July 12, 2016 - 11:05pm -- lewandowski.11

          There is a growing interest in the use of biostimulants and biofertilizers in crop production including agronomic, vegetable, fruit and ornamental horticulture crops.  Matt Kleinhenz, OSU Extension Vegetable Production specialist, and some of his graduate students have been evaluating some of these products the past couple of years.  The following article comes from the July 5 issue of the OSU Extension VegNet newsletter available on-line at: http://vegnet.osu.edu/newsletter.

          Naturally-occurring microbes dwelling in the root zone are invisible, abundant, and influential.  Some affect crops in either clearly negative or positive ways, while the effects of others are unclear.  Over many years, people have identified microbes that can help crops grow faster, produce more, and/or withstand stress (e.g., moisture, fertility) more successfully.  As a result, beneficial microbes, usually certain bacteria and/or fungi, are included in products sold as biostimulants and biofertilizers.  Various types of evidence indicate that manufacturing and selling these products is a huge industry in the U.S. and Europe and that more and more growers experiment with or use them in field, high tunnel, and greenhouse settings.

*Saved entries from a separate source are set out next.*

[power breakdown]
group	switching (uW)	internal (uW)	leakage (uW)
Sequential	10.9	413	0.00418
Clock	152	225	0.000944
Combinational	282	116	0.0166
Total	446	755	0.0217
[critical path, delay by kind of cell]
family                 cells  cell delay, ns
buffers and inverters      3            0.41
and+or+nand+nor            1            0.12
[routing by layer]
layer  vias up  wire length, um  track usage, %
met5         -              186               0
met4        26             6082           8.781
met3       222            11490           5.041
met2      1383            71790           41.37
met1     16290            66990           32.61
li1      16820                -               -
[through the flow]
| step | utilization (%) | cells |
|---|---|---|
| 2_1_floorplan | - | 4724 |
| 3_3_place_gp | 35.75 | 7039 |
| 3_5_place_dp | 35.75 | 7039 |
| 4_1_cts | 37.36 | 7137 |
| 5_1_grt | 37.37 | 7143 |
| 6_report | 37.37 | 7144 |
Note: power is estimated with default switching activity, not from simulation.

          However, growers say that there is a lot to learn about getting the most from microbe-containing biostimulants and biofertilizers.  People agree that the process involves selecting the correct product for the crop (i.e., a productive crop-microbe combination), storing and handling the product correctly, and applying it at the right time, at the right rate, to the right place, and in the right way.  Research and on-farm tests have not provided all the ‘rights’ for most crop-product combinations.  Still, one trend currently stands out: microbe-containing biostimulants and biofertilizers tend to have the greatest effect where background soil fertility is low to moderate, not extremely low or high.

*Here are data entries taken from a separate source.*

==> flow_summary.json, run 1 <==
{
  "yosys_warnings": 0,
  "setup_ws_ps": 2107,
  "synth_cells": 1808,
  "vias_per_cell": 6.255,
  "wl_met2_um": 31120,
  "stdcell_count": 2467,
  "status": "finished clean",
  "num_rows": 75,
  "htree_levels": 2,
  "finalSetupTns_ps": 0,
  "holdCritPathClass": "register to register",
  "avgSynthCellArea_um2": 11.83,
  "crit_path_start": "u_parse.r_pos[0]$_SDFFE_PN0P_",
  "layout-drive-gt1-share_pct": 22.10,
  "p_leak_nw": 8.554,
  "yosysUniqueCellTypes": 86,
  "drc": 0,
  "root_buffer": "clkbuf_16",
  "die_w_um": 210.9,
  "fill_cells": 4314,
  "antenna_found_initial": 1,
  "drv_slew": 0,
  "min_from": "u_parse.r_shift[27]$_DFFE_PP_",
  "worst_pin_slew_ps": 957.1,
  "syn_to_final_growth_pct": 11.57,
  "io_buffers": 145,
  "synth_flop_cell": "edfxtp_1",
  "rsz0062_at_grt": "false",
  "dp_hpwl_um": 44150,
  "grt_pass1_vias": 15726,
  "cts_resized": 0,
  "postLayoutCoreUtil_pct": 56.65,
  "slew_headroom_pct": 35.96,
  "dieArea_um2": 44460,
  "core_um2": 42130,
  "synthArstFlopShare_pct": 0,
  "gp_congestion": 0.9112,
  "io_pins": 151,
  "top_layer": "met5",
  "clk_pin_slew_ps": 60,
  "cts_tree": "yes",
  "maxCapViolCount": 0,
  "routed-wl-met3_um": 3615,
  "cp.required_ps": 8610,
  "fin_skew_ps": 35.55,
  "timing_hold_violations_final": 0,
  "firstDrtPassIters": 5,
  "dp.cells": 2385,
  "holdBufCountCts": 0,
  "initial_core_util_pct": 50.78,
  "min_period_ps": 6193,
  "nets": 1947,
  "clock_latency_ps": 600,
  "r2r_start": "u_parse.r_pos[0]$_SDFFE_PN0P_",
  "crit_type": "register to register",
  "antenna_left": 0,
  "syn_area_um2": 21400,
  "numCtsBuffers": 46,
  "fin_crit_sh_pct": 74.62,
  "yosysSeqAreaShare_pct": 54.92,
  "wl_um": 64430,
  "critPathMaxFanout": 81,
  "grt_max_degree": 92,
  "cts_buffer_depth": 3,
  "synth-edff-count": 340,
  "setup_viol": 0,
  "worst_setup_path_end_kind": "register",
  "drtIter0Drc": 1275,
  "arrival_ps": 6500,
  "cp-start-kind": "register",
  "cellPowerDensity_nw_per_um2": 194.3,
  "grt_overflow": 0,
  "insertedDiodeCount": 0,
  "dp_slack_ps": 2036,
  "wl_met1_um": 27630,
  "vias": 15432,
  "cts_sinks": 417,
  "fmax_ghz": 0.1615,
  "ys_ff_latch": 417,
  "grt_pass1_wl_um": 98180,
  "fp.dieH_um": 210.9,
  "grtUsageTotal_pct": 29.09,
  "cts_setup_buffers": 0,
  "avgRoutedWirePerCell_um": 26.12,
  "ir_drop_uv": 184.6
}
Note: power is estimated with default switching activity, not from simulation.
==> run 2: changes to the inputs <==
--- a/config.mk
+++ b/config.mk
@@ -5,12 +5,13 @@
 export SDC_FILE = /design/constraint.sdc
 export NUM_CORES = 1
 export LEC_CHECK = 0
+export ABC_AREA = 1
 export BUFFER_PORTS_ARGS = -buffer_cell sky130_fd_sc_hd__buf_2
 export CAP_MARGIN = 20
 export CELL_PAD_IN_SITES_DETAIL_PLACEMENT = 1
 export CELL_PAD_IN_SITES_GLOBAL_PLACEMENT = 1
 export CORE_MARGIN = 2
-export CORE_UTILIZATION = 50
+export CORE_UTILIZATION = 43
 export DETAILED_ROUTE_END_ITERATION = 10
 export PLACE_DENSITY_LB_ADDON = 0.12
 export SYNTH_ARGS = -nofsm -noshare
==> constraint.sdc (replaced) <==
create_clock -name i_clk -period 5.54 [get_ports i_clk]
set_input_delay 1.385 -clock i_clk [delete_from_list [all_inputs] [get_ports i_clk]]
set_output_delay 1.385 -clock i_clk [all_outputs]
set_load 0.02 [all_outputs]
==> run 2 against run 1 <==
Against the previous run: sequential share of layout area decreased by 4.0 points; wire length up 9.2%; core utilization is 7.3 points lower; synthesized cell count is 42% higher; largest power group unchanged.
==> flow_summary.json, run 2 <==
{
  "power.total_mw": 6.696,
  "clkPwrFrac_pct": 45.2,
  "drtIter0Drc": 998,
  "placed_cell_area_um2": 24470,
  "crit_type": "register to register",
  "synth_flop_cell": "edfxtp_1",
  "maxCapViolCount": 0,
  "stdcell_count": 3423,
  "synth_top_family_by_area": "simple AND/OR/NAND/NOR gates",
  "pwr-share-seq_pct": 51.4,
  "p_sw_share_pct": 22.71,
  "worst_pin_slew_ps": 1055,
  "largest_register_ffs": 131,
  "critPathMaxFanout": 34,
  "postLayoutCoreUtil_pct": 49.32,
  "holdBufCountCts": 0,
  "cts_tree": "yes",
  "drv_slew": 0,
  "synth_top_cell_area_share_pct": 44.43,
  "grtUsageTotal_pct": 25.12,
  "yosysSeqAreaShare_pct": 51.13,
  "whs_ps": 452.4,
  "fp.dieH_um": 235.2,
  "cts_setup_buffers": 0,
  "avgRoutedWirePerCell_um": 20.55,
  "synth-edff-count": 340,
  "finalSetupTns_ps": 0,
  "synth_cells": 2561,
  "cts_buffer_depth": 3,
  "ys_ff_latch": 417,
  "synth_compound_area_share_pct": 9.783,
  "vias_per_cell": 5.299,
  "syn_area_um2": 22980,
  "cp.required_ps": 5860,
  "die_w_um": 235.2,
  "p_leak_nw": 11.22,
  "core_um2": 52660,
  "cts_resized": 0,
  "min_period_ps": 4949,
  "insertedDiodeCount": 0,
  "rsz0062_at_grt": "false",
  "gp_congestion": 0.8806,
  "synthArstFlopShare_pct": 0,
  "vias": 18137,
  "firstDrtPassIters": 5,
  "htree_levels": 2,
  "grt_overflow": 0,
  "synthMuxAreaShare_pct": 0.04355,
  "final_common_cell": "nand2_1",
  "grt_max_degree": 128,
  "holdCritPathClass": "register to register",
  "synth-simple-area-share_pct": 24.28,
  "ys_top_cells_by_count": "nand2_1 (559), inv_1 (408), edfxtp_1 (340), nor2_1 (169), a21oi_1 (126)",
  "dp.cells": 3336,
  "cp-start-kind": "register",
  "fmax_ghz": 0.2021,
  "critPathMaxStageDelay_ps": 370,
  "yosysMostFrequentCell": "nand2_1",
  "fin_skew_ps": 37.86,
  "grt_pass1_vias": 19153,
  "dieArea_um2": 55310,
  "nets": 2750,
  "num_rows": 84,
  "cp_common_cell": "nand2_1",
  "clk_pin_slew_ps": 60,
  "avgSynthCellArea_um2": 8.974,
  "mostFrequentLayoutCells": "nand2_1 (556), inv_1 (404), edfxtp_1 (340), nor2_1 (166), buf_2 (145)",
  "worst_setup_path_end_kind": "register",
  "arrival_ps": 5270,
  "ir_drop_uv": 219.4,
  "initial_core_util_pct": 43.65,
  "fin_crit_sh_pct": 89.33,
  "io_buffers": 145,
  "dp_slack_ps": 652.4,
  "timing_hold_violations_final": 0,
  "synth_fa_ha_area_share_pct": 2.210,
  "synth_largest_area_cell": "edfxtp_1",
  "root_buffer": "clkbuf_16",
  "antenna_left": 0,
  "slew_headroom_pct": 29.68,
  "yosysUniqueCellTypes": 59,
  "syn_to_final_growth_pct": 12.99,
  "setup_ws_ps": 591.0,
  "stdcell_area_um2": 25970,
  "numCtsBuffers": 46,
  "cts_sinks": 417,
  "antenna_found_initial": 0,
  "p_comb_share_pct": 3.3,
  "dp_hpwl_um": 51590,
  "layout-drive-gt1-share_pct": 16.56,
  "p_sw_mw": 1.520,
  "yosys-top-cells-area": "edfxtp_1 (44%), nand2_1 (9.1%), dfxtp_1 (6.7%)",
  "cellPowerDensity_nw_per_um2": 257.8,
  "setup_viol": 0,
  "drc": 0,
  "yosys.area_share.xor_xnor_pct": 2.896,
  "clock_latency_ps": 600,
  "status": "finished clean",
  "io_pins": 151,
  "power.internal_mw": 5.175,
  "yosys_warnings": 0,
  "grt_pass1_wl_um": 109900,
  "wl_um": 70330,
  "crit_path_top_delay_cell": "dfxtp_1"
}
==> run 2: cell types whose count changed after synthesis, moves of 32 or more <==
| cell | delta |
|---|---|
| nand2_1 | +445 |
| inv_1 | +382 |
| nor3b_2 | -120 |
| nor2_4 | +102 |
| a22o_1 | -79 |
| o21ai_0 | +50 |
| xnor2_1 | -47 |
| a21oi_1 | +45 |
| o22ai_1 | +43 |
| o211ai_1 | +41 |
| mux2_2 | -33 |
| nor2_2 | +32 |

          Different explanations are given for this trend. One says that microbes in the products are unlikely to colonize crop roots when fertility levels, perhaps especially nitrogen (N), phosphorus (P), and potassium (K), are high.  According to another explanation, microbes in products cannot survive when fertility levels (including carbon) are extremely low.  These soils lack enough nutrients to support microbial life (at least enough to form productive associations with crop roots).

          There are three take-aways from research and on-farm tests regarding the influence of soil fertility on the efficacy of microbial biostimulants and biofertilizers.  One is that responses to inoculation tend to be greatest where soil fertility levels are low to moderate: enough to support microbial life but low enough to promote colonization of crop roots.  A second is that using certain products may allow growers to reduce the use of synthetic and other sources of fertility (e.g., N, P, and K) by ten to thirty percent without reducing yield.  A third is that application rarely harms the crop.  So, some growers apply microbial biostimulants and biofertilizers as an “insurance policy.” Unfortunately, whether these insurance applications actually enhance profit is another question.   Growers who try these products are encouraged to leave some control strips in the field or planting that are not treated with the product to determine if there is some positive effect or benefit.

          Developing guidelines for using microbe-containing biostimulants and biofertilizers most effectively will take teamwork, with contributions from researchers, educators, growers, and manufacturers.